A estas alturas, incluso en la agonía del proyecto cuprífero, el gobierno aseguró, el domingo último, que no dialogará si se mantiene la violencia. Ayer miércoles, los ministros de Agricultura y Energía y Minas son desairados por cuatro autoridades de la región sur, que los dejaron con la palabra en la boca, sin que los enfrentamientos hayan cesado. Este es el resultado de la confusión ideológica que provoca el propio gobernante, quien se desgañitó acusando a los mineros de "vendepatrias" cuando era candidato. Ese mismo hombre, hoy, pretende que le crean cuando asegura que es una buena apuesta para el país. Siembra vientos y cosecharás tempestades. Tía María es otro ejemplo más de pésimo manejo entre las partes. Es la comprobación de la falta de trabajo prolijo entre los involucrados. Quieren actuar cuando la suerte está echada. Todo mal, desde el principio.
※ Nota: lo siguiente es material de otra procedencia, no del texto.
===== src/hdl/stnm_pkg.sv =====
// stnm_pkg: shared types, codes and constants of the scan temporal noise mask.
// Used by every module of the block; depends on nothing.
package stnm_pkg;

   localparam int DEFAULT_MAX_BEAMS  = 1024;
   localparam int DEFAULT_RANGE_BITS = 16;
   localparam int THR_W              = 16;
   localparam int VEL_W              = 16;
   localparam int SLOT_W             = 3;
   localparam int FRAME_SLOTS        = 4;
   localparam int QUEUE_DEPTH        = 4;

   localparam logic [THR_W-1:0]  THR_RESET  = THR_W'(80);
   localparam logic [SLOT_W-1:0] SLOT_FIRST = SLOT_W'(1);
   localparam logic [SLOT_W-1:0] SLOT_LAST  = SLOT_W'(5);

   localparam logic REQ_SAMPLE = 1'b0;
   localparam logic REQ_MOTION = 1'b1;

   typedef struct packed {
      logic [SLOT_W-1:0] slot;
      logic              filter_on;
      logic              ovf;
      logic              last;
      logic              sweep;
   } stnm_flags_type;

   typedef struct packed {
      logic clear_busy;
   } stnm_front_status_type;

   typedef struct packed {
      logic sweep_busy;
      logic sweep_done;
   } stnm_back_status_type;

   localparam int FLAGS_W        = $bits(stnm_flags_type);
   localparam int DEFAULT_ITEM_W = FLAGS_W + $clog2(DEFAULT_MAX_BEAMS) + DEFAULT_RANGE_BITS;

endpackage


===== src/hdl/stnm_front.sv =====
// stnm_front: accepts transactions, tracks scan position, frame slot and filter enable.
// Depends on stnm_pkg; feeds stnm_queue and watches the mark clear sweep of stnm_back.
module stnm_front #(
   parameter int MAX_BEAMS  = stnm_pkg::DEFAULT_MAX_BEAMS,
   parameter int RANGE_BITS = stnm_pkg::DEFAULT_RANGE_BITS
) (
   input  logic                                    clock,
   input  logic                                    reset,
   input  logic                                    req_valid,
   output logic                                    req_ready,
   input  logic                                    req_type,
   input  logic [RANGE_BITS-1:0]                   req_range_mm,
   input  logic                                    req_last_beam,
   input  logic signed [stnm_pkg::VEL_W-1:0]       req_lin_x,
   input  logic signed [stnm_pkg::VEL_W-1:0]       req_lin_y,
   input  logic signed [stnm_pkg::VEL_W-1:0]       req_ang_z,
   input  logic                                    q_full,
   output logic                                    q_push,
   output stnm_pkg::stnm_flags_type                q_flags,
   output logic [$clog2(MAX_BEAMS)-1:0]            q_pos,
   output logic [RANGE_BITS-1:0]                   q_range,
   input  stnm_pkg::stnm_back_status_type          back_status,
   output stnm_pkg::stnm_front_status_type         front_status
);
   import stnm_pkg::*;

   localparam int POS_W = $clog2(MAX_BEAMS);
   localparam logic [POS_W-1:0] LAST_POS = POS_W'(MAX_BEAMS - 1);

   logic [POS_W-1:0]  pos_ff, pos_in;
   logic              ovf_ff, ovf_in;
   logic [SLOT_W-1:0] slot_ff, slot_in;
   logic              filter_ff, filter_in;
   logic              enreq_ff, enreq_in;
   logic              dirty_ff, dirty_in;
   logic              busy_ff, busy_in;
   logic              scan_start, filt_now, sweep_req, accept, motion_zero;

   assign scan_start  = (pos_ff == '0) && !ovf_ff;
   assign req_ready   = !q_full && !(busy_ff && enreq_ff && scan_start);
   assign accept      = req_valid && req_ready;
   assign q_push      = accept && (req_type == REQ_SAMPLE);
   assign filt_now    = scan_start ? enreq_ff : filter_ff;
   assign sweep_req   = scan_start && !enreq_ff && dirty_ff;
   assign motion_zero = (req_lin_x == '0) && (req_lin_y == '0) && (req_ang_z == '0);

   assign q_flags.slot      = slot_ff;
   assign q_flags.filter_on = filt_now;
   assign q_flags.ovf       = ovf_ff;
   assign q_flags.last      = req_last_beam;
   assign q_flags.sweep     = sweep_req;
   assign q_pos             = pos_ff;
   assign q_range           = req_range_mm;

   assign front_status.clear_busy = busy_ff;

   always_comb begin
      pos_in    = pos_ff;
      ovf_in    = ovf_ff;
      slot_in   = slot_ff;
      filter_in = filter_ff;
      enreq_in  = enreq_ff;
      dirty_in  = dirty_ff;
      busy_in   = busy_ff && !back_status.sweep_done;
      if (accept && (req_type == REQ_MOTION)) begin
         enreq_in = motion_zero;
      end
      if (q_push) begin
         filter_in = filt_now;
         if (sweep_req) begin
            dirty_in = 1'b0;
            busy_in  = 1'b1;
         end else if (filt_now) begin
            dirty_in = 1'b1;
         end
         if (req_last_beam) begin
            pos_in  = '0;
            ovf_in  = 1'b0;
            slot_in = (slot_ff == SLOT_LAST) ? SLOT_FIRST : slot_ff + SLOT_W'(1);
         end else if (!ovf_ff) begin
            if (pos_ff == LAST_POS) begin
               ovf_in = 1'b1;
            end else begin
               pos_in = pos_ff + POS_W'(1);
            end
         end
      end
   end

   always_ff @(posedge clock) begin
      if (reset) begin
         pos_ff    <= '0;
         ovf_ff    <= 1'b0;
         slot_ff   <= SLOT_FIRST;
         filter_ff <= 1'b0;
         enreq_ff  <= 1'b0;
         dirty_ff  <= 1'b0;
         busy_ff   <= 1'b1;
      end else begin
         pos_ff    <= pos_in;
         ovf_ff    <= ovf_in;
         slot_ff   <= slot_in;
         filter_ff <= filter_in;
         enreq_ff  <= enreq_in;
         dirty_ff  <= dirty_in;
         busy_ff   <= busy_in;
      end
   end

endmodule


===== config.mk =====
export PLATFORM = sky130hd
export DESIGN_NAME = stnm_front
export DESIGN_NICKNAME = d
export VERILOG_FILES = /design/src/hdl/stnm_pkg.sv /design/src/hdl/stnm_front.sv
export SDC_FILE = /design/constraint.sdc
export NUM_CORES = 1
export LEC_CHECK = 0
export ABC_CLOCK_PERIOD_IN_PS = 1700
export BUFFER_PORTS_ARGS = -buffer_cell sky130_fd_sc_hd__buf_2
export CAP_MARGIN = 20
export CORE_MARGIN = 3
export CORE_UTILIZATION = 25
export DETAILED_ROUTE_END_ITERATION = 8
export PLACE_DENSITY = 0.7
export SYNTH_ARGS = -nofsm -noshare
export SYNTH_HDL_FRONTEND = slang
export SYNTH_SLANG_ARGS = --single-unit

===== constraint.sdc =====
create_clock -name clock -period 1.7 [get_ports clock]
set_input_delay 0.17 -clock clock [delete_from_list [all_inputs] [get_ports clock]]
set_output_delay 0.17 -clock clock [all_outputs]
set_load 0.01 [all_outputs]

==> results.json <==
{
  "num_rows": 25,
  "dpl.hpwl_mm": 3.26,
  "swShare_pct": 25.5,
  "cap_violations": 0,
  "status": "finished with violations",
  "place.gp.congestion": 0.786,
  "preCtsSetupSlack_ps": -140,
  "holdBufCountCts": 0,
  "wl_per_cell_um": 14.0,
  "pwr-share-comb_pct": 19.3,
  "power_per_cell_area_nw_per_um2": 455,
  "nets": 316,
  "synth_area_leader_cell": "dfxtp_1",
  "max_freq_ghz": 0.546,
  "crit_fanout": 4,
  "p_seq_share_pct": 47.6,
  "clk_latency_ps": 250,
  "synth_area_um2": 1240,
  "synthTopCellsByArea": "dfxtp_1 29%, buf_4 12%, nor4_1 8.5%",
  "syn_inst": 154,
  "synth_nets": 228,
  "cp-start-kind": "flop",
  "p_int_mw": 0.678,
  "routed_via_density": 5.00,
  "layout_commonest_cell": "buf_2",
  "p_switching_mw": 0.231,
  "cts_tree": "built",
  "relSlewSlack_pct": 75.4,
  "grt_util_all_layers_pct": 14.4,
  "route.detailed.drc": 0,
  "clock-sinks": 18,
  "layout-drive-gt1-share_pct": 60.8,
  "clock_path_buffers": 2,
  "dr.pass1.iters": 4,
  "area_delta_synth_final_pct": 60.6,
  "min_path_type": "in2reg",
  "ant_nets": 0,
  "p_leak_nw": 0.887,
  "core_area_um2": 4750,
  "first_global_vias": 1536,
  "finalCriticalPeriod_ps": 1830,
  "vias": 1535,
  "async_flop_share_pct": 0,
  "ys.warnings.count": 0,
  "die_h_um": 76.6,
  "wl_mm": 4.31,
  "antenna_found_initial": 0,
  "postLayoutSetupSlackWorst_ps": -133,
  "yosys.cell_types.count": 43,
  "n_antenna_cell": 0,
  "synth-seq-cells": 18,
  "end_kind": "output pin",
  "syn_area_per_cell_um2": 8.08,
  "htree_levels": 1,
  "slew_violations": 0,
  "synth_top_area_share_pct": 28.9,
  "finalPower_mw": 0.909,
  "die_width_um": 76.6,
  "fin_skew_ps": 3.31,
  "vdd_drop_max_mv": 0.192,
  "layout_common_cells": "71 x buf_2, 29 x buf_4, 16 x nor4_1",
  "port_buffers": 74,
  "grt_start_max_net_pins": 17,
  "fillers": 489,
  "p_clk_share_pct": 33.1,
  "worstMarginPinSlew_ps": 369,
  "ys.flop_type": "dfxtp_1",
  "cts_buffers": 3,
  "die_area_um2": 5860,
  "synth_edf_count": 0,
  "finalHoldViolations": 0,
  "setup_violations": 14,
  "start_util_pct": 26.2,
  "ys_seq_area_share_pct": 28.9,
  "rsz0062_at_grt": "yes",
  "postPlaceCellArea_um2": 1670,
  "grt_pass1_wl_mm": 6.83,
  "drt_iter0_drc": 57,
  "arrival_ps": 1660,
  "violations": "negative setup slack",
  "cts_root_buffer": "clkbuf_8",
  "ios": 108,
  "fin_crit_sh_pct": 108,
  "worstSetupPathType": "reg2out",
  "clkTransAtPathRegs_ps": 70,
  "overflow": 0,
  "required_ps": 1530,
  "fin_area_um2": 2000
}
## sequential cells by signal, summed over array words and instances, names as in the netlist
name / count
front_status: 1
slot_ff: 3
q_pos: 10
ovf_ff: 1
filter_ff: 1
enreq_ff: 1
dirty_ff: 1
## synth_stat cells, types with 2 or more instances
library cell  count
a21oi_1           9
inv_1             6
o21ai_0           3
nand2_1           9
buf_4            20
nor4_1           17
buf_2             2
nor3b_1           2
mux2i_1           2
o21ai_2           4
and3_1            2
nor2_1           13
nand4b_1          2
o21ai_1           2
nand3_1           5
a32o_1            4
nand4_1           5
buf_1             2
nor3_1            2
ha_1              2
nand2b_1          2
dfxtp_1          18
## critical path: stages (launching register included)
cell     delay (ps)
dfxtp_4         360
inv_4            60
ha_4            120
nor4b_4         270
nand3_2         140
mux2_4          330
buf_6           120
## layout make-up
type | count | area, um2 | share of cell area, %
timing repair buffer | 109 | 683 | 34.2
tap | 67 | 83.8 | 4.19
inverter | 6 | 25.0 | 1.25
multi-input combinational | 104 | 800 | 40.0
sequential | 18 | 367 | 18.3
clock buffer | 3 | 41.3 | 2.07
## power groups by stage
stage / combinational (mW) / clock (mW) / sequential, mW
finish: 0.176 / 0.301 / 0.432
global route: 0.195 / 0.324 / 0.433
CTS: 0.164 / 0.312 / 0.433
detailed placement: 0.146 / 0 / 0.443
global placement: 0.144 / 0 / 0.442
floorplan: 0.0968 / 0 / 0.443
## path summary, 6_finish.rpt
kind	startpoint	endpoint	slack [ps]	cells past startpoint
min reg2reg	front_status$_SDFF_PP1_	front_status$_SDFF_PP1_	490	2
max	q_pos[0]$_SDFFE_PP0P_	q_flags[3]	-130	6
max reg2reg	q_pos[0]$_SDFFE_PP0P_	dirty_ff$_SDFFE_PP0P_	-80	9
min	back_status[0]	front_status$_SDFF_PP1_	90	2
## stage by stage
| stage | setup TNS, ps | hold slack [ps] | std cells | utilization [%] |
|---|---|---|---|---|
| floorplan | -38.2 | 256 | 154 | - |
| global placement | -377 | 340 | 287 | 35.0 |
| detailed placement | -674 | 340 | 287 | 35.0 |
| CTS | -485 | 82.6 | 305 | 39.9 |
| global route | -2780 | 98.3 | 307 | 42.1 |
| finish | -835 | 88.0 | 307 | 42.1 |
## what timing repair did
item / in CTS / in global routing
gates resized for setup: 15 / 23
pin swaps: 11 / 16
setup endpoints to repair: 15 / 21
setup buffers: 15 / 4
## metal layers
layer / vias up / wire (um) / global-route usage (%)
met5: - / 0 / 0
met3: 6 / 394 / 4.85
li1: 736 / - / -
met2: 77 / 2250 / 27.7
met1: 716 / 1620 / 14.7
met4: 0 / 47 / 3.44
## kinds of logic (layout without fill, tap and decap cells)
family | after synthesis | after routing | share of synthesized area (%)
fa+ha+maj | 2 | 2 | 2.01
buf+inv | 32 | 118 | 16.5
mux | 3 | 3 | 2.51
flops | 18 | 18 | 28.9
compound gates | 30 | 30 | 17.8
simple gates | 69 | 69 | 32.3
Note: power is estimated with default switching activity, not from simulation.
==> src/hdl/stnm_pkg.sv <==
// stnm_pkg: shared types, codes and constants of the scan temporal noise mask.
// Used by every module of the block; depends on nothing.
package stnm_pkg;

   localparam int DEFAULT_MAX_BEAMS  = 1024;
   localparam int DEFAULT_RANGE_BITS = 16;
   localparam int THR_W              = 16;
   localparam int VEL_W              = 16;
   localparam int SLOT_W             = 3;
   localparam int FRAME_SLOTS        = 4;
   localparam int QUEUE_DEPTH        = 4;

   localparam logic [THR_W-1:0]  THR_RESET  = THR_W'(80);
   localparam logic [SLOT_W-1:0] SLOT_FIRST = SLOT_W'(1);
   localparam logic [SLOT_W-1:0] SLOT_LAST  = SLOT_W'(5);

   localparam logic REQ_SAMPLE = 1'b0;
   localparam logic REQ_MOTION = 1'b1;

   typedef struct packed {
      logic [SLOT_W-1:0] slot;
      logic              filter_on;
      logic              ovf;
      logic              last;
      logic              sweep;
   } stnm_flags_type;

   typedef struct packed {
      logic clear_busy;
   } stnm_front_status_type;

   typedef struct packed {
      logic sweep_busy;
      logic sweep_done;
   } stnm_back_status_type;

   localparam int FLAGS_W        = $bits(stnm_flags_type);
   localparam int DEFAULT_ITEM_W = FLAGS_W + $clog2(DEFAULT_MAX_BEAMS) + DEFAULT_RANGE_BITS;

endpackage

==> src/hdl/stnm_queue.sv <==
// stnm_queue: short first-in first-out queue between front and back.
// Depends on stnm_pkg for its default sizes.
module stnm_queue #(
   parameter int DATA_W = stnm_pkg::DEFAULT_ITEM_W,
   parameter int DEPTH  = stnm_pkg::QUEUE_DEPTH
) (
   input  logic              clock,
   input  logic              reset,
   input  logic              push,
   input  logic [DATA_W-1:0] wr_data,
   output logic              full,
   input  logic              pop,
   output logic              rd_valid,
   output logic [DATA_W-1:0] rd_data
);
   localparam int PTR_W = (DEPTH > 1) ? $clog2(DEPTH) : 1;
   localparam int CNT_W = $clog2(DEPTH + 1);
   localparam logic [PTR_W-1:0] LAST_PTR = PTR_W'(DEPTH - 1);
   localparam logic [CNT_W-1:0] FULL_CNT = CNT_W'(DEPTH);

   logic [DATA_W-1:0] entry_ff [DEPTH];
   logic [PTR_W-1:0]  wr_ptr_ff, wr_ptr_in, rd_ptr_ff, rd_ptr_in;
   logic [CNT_W-1:0]  count_ff, count_in;
   logic              do_push, do_pop;

   assign full     = count_ff == FULL_CNT;
   assign rd_valid = count_ff != '0;
   assign rd_data  = entry_ff[rd_ptr_ff];
   assign do_push  = push && !full;
   assign do_pop   = pop && rd_valid;

   always_comb begin
      wr_ptr_in = wr_ptr_ff;
      rd_ptr_in = rd_ptr_ff;
      count_in  = count_ff;
      if (do_push) begin
         wr_ptr_in = (wr_ptr_ff == LAST_PTR) ? '0 : wr_ptr_ff + PTR_W'(1);
      end
      if (do_pop) begin
         rd_ptr_in = (rd_ptr_ff == LAST_PTR) ? '0 : rd_ptr_ff + PTR_W'(1);
      end
      if (do_push && !do_pop) begin
         count_in = count_ff + CNT_W'(1);
      end else if (!do_push && do_pop) begin
         count_in = count_ff - CNT_W'(1);
      end
   end

   always_ff @(posedge clock) begin
      if (reset) begin
         wr_ptr_ff <= '0;
         rd_ptr_ff <= '0;
         count_ff  <= '0;
      end else begin
         wr_ptr_ff <= wr_ptr_in;
         rd_ptr_ff <= rd_ptr_in;
         count_ff  <= count_in;
      end
   end

   always_ff @(posedge clock) begin
      if (do_push) begin
         entry_ff[wr_ptr_ff] <= wr_data;
      end
   end

endmodule

==> config.mk <==
export PLATFORM = sky130hd
export DESIGN_NAME = stnm_queue
export DESIGN_NICKNAME = d
export VERILOG_FILES = /design/src/hdl/stnm_pkg.sv /design/src/hdl/stnm_queue.sv
export SDC_FILE = /design/constraint.sdc
export NUM_CORES = 1
export LEC_CHECK = 0
export BUFFER_PORTS_ARGS = -buffer_cell sky130_fd_sc_hd__buf_2
export CORE_ASPECT_RATIO = 0.8
export CORE_MARGIN = 4
export CORE_UTILIZATION = 51
export CTS_CLUSTER_SIZE = 12
export DETAILED_ROUTE_END_ITERATION = 6
export GPL_TIMING_DRIVEN = 1
export PLACE_DENSITY_LB_ADDON = 0.1
export SYNTH_ARGS = -nofsm -noshare
export SYNTH_HDL_FRONTEND = slang
export SYNTH_SLANG_ARGS = --single-unit
==> constraint.sdc <==
create_clock -name clock -period 2.2 [get_ports clock]
set_input_delay 0.22 -clock clock [delete_from_list [all_inputs] [get_ports clock]]
set_output_delay 0.22 -clock clock [all_outputs]
set_load 0.05 [all_outputs]
==> flow_summary.yaml, run 1 <==
layout:
  post-route-util_pct: 65.10
  final_common_cell: "edfxtp_1"
  antennaDiodeCount: 0
  area_delta_synth_final_pct: 22.11
  nNetsFinal: 353
  final_cell_mix: "132 x edfxtp_1, 71 x buf_2, 33 x mux4_2, 17 x clkbuf_16, 6 x clkinv_2"
  final_layout_size_suffix_gt1_share_pct: 49.07
yosys:
  syn_area_per_cell_sq_um: 23.55
  yosysUniqueCellTypes: 27
  synth_xor_area_share_pct: 0.3336
  synthesis.nets: 267
  synth_top_family_by_area: "multiplexers"
  yosys_register_bits: 141
  ys_seq_area_share_pct: 78.91
  synthAdderAreaFrac_pct: 1.811
  synth-edff-count: 132
  syn_inst: 223
  yosysWarnings: 0
  yosys.area_share.simple_pct: 1.835
  async_flop_share_pct: 0
  synthMuxAreaShare_pct: 14.53
  synth-compound-area-share_pct: 0.9531
  synth_ff_type: "edfxtp_1"
  synthesis.area_sq_mm: 0.005251
power:
  p_leak_uw: 0.002219
  ir_worst_vdd_uv: 853.4
  power_density_mw_per_mm2: 1329
timing:
  worst_pin_slew_ps: 927.1
  fmax_mhz: 469.1
  setup_viol: 0
  period_minus_slack_ps: 2132
  hold_violations: 0
  fin_ws_ps: 68.06
  whs_ps: 26.68
  rsz0062_at_grt: "no"
  clock-skew-final_ps: 8.784
  slew_headroom_pct: 38.19
  fin_crit_sh_pct: 96.91
  drv_slew: 0
  fin_tns_setup_ps: 0
route:
  drcViolationCount: 0
  routed_via_density: 5.273
  ant_nets: 0
  via_count: 2415
  drt_iter0_drc: 167
  wl_per_cell_um: 19.09
  drt-pass1-iter-count: 4
  routed_wl_um: 8745
grt:
  grt_start_max_net_pins: 34
  overflow: 0
  grt_pass1_vias: 2578
  grt_pass1_wl_um: 13820
  antenna_found_initial: 0
  grt_usage_pct: 15.54
critical_path:
  worstPathArrival_ps: 2470
  critPathLaunchType: "register"
  endpoint_kind: "register"
  crit_slowest_cell: "or3_2"
  cp_top_family: "simple AND/OR/NAND/NOR gates"
  cp.required_ps: 2540
  critPathMaxStageDelay_ps: 420
  crit_buf_inv: 2
  critPathKind: "register to register"
  cp_cell_sequence: "or3b_4, clkinv_4, nor2_4, ha_4, inv_1, fa_2, xor2_1, or3_2, a21oi_2"
  path_max_fanout: 5
clock_network:
  cts_tree: "built"
  insertion_delay_ps: 410
  clkSinkCount: 141
  cts_made_buffers: 17
  path_clk_slew_ps: 60
  h-tree-depth: 4
  root_buffer: "clkbuf_16"
  clockBufferDepth: 2
placement:
  port_buffers: 71
  pre_cts_ws_ps: 46.67
  place.detailed.hpwl_um: 5067
  place_congestion: 0.7117
status:
  outcome: "completed"
floorplan:
  ios: 72
  die_h_um: 98.76
  die_w_um: 121.5
  start_util_pct: 53.32
  rows: 32
  fp.coreArea_sq_mm: 0.009849
  dieArea_sq_mm: 0.01199
worst_hold_path:
  hp-class: "primary input to register"
job:
  drv_cap: 0
cell families (layout without fill, tap and decap cells):
family / Yosys count / in the layout
DFF: 141 / 141
muxes: 35 / 35
and+or+nand+nor: 16 / 16
adders and majority gates: 7 / 7
AOI/OAI and AO/OA: 7 / 7
buffers and inverters: 15 / 114
xor gates and xnor gates: 2 / 2
worst paths after layout:
kind,start,end,slack [ps],depth (start not counted)
worst max-delay path,count_ff[2],count_ff[2],70,9
worst min-delay path,wr_data[6],entry_ff[2][6],30,1
worst max register to register,count_ff[2],count_ff[2],70,9
worst min register to register,rd_ptr_ff[0],register,510,2
power breakdown:
part	internal, uW	switching [uW]
clock network	1760	1020
registers	3260	139
logic	773	1560
layer usage:
| metal | wire length [um] | GRT usage, % | vias to the layer above | share of wire, % |
|---|---|---|---|---|
| met4 | 121 | 5.426 | 0 | 1.4 |
| met2 | 4377 | 24.71 | 59 | 50 |
| met1 | 3814 | 20.27 | 1241 | 44 |
| li1 | - | - | 1103 | - |
| met3 | 432 | 5.278 | 12 | 4.9 |
| met5 | 0 | 0 | - | 0 |
registers in the layout, indices dropped and copies added, names as in the netlist, named ones only:
register and cells:
count_ff 3, wr_ptr_ff 2, rd_ptr_ff 2, entry_ff 132
Yosys cell counts (all sizes together), types with 3 or more instances:
| cell type | number | area [sq um] |
|---|---|---|
| and3 | 4 | 30.03 |
| buf | 9 | 57.55 |
| mux4 | 33 | 743.2 |
| dfxtp | 9 | 180.2 |
| a21oi | 3 | 15.01 |
| or3 | 3 | 21.27 |
| ha | 6 | 75.07 |
| edfxtp | 132 | 3964 |
| inv | 4 | 15.01 |
| nor2 | 4 | 17.52 |
through the flow:
stage	instance area (sq um)	instances	total power, uW
after CTS	6371	457	8561
after global placement	5788	425	5745
final	6412	458	8519
after detailed placement	5788	425	5769
after floorplan	5259	223	5234
after global routing	6412	458	8863
final cells by class:
class                           instances  area [sq um]
Timing Repair Buffer                   77         425.4
Clock inverter                         14         151.4
Multi-Input combinational cell         67          1057
Clock buffer                           18         429.2
Sequential cell                       141          4155
Tap cell                              136         170.2
Inverter                                5         23.77
Fill cell                             703          3437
En otro plano, Pedro Cateriano habla con todas las fuerzas políticas para buscar la confianza en el Congreso y, cuando su trabajo está a punto de dar mejores frutos, un par de ayayeros del presidente tratan de meter de contrabando una cuestión de confianza 'amarrada' al pedido de facultades. ¿Criollada o intolerancia? ¡El mínimo de confianza ganado arrancado de un plumazo! ¡Basta de estupideces! Aunque falte solo un año, el jefe de Estado debe trabajar en hacer que la palabra tenga un valor real. Que no la siga devaluando.